Pressemitteilung:
Axel Horstmann: Thoben muss bei Strompreisen die Interessen der Verbraucherinnen und Verbraucher vertreten
"Energieministerin Christa Thoben kann und muss mutiger agieren", kommentierte der stellvertretende Vorsitzende der SPD-Landtagsfraktion Axel Horstmann die zurückhaltenden Äußerungen der Ministerin zu der anstehenden Preiserhöhungsrunde der Energieversorgungsunternehmen in Nordrhein-Westfalen. "Im vergangenen Jahr wurde bei drei Viertel aller Anträge der Rotstift gezückt. Wir fordern Frau Thoben auf, genauso restriktiv vorzugehen. Denn die Preisaufsicht hat 2004 aufgedeckt, dass die Mehrzahl der Preiserhöhungen falsch begründet war", erklärte Hostmann. Die Landesregierung zeige sich dagegen in diesem Jahr zögerlich.

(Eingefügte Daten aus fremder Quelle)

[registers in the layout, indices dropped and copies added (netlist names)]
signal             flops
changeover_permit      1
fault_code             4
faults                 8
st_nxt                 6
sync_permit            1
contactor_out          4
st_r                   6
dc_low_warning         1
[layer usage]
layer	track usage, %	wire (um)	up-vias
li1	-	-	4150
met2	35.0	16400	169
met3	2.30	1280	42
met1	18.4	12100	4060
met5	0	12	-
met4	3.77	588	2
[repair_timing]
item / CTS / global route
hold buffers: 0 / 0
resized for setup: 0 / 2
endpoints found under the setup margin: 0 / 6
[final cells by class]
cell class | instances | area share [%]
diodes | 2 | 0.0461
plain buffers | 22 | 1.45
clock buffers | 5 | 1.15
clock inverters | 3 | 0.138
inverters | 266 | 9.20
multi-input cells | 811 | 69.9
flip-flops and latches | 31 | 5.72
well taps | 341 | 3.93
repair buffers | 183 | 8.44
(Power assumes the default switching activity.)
## config.mk

```make
export PLATFORM = sky130hd
export DESIGN_NAME = mig_gate
export DESIGN_NICKNAME = d
export VERILOG_FILES = /design/src/mig_pkg.sv /design/src/mig_arbiter.sv /design/src/mig_gate.sv
export VERILOG_INCLUDE_DIRS = /design/src
export SDC_FILE = /design/constraint.sdc
export NUM_CORES = 1
export LEC_CHECK = 0
export BUFFER_PORTS_ARGS = -buffer_cell sky130_fd_sc_hd__clkbuf_2
export CAP_MARGIN = 20
export CORE_MARGIN = 5
export CORE_UTILIZATION = 35
export DETAILED_ROUTE_END_ITERATION = 8
export HOLD_SLACK_MARGIN = 0.06
export PLACE_DENSITY = 0.57
export SKIP_LAST_GASP = 1
export SLEW_MARGIN = 10
export SYNTH_ARGS = -nofsm -noshare
export SYNTH_HDL_FRONTEND = slang
export SYNTH_SLANG_ARGS = --single-unit
```

## constraint.sdc

```tcl
create_clock -name i_clk -period 2.8 [get_ports i_clk]
set_input_delay 0.28 -clock i_clk [delete_from_list [all_inputs] [get_ports i_clk]]
set_output_delay 0.28 -clock i_clk [all_outputs]
set_load 0.05 [all_outputs]
```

Von den bisher beschiedenen 41 Anträgen auf Strompreiserhöhung habe das Ministerium erst in zehn Fällen die höheren Preise verweigert, so Horstmann.Die Landesregierung solle sich nicht scheuen, die Bücher der Energieversorger vor Ort unter die Lupe zu nehmen, betonte der stellvertretende Fraktionsvorsitzende. "Alle Fakten müssen auf den Tisch." Es sei nicht erkennbar, dass die Kostenstrukturen der Unternehmen in Nordrhein-Westfalen schlechter aussehen würden als in Hessen, wo der Wirtschaftsminister überhaupt keine Preiserhöhungen akzeptiere. Hostmann: "Es ist also nicht einzusehen, warum in NRW die Verbraucher schlechter gestellt werden sollen."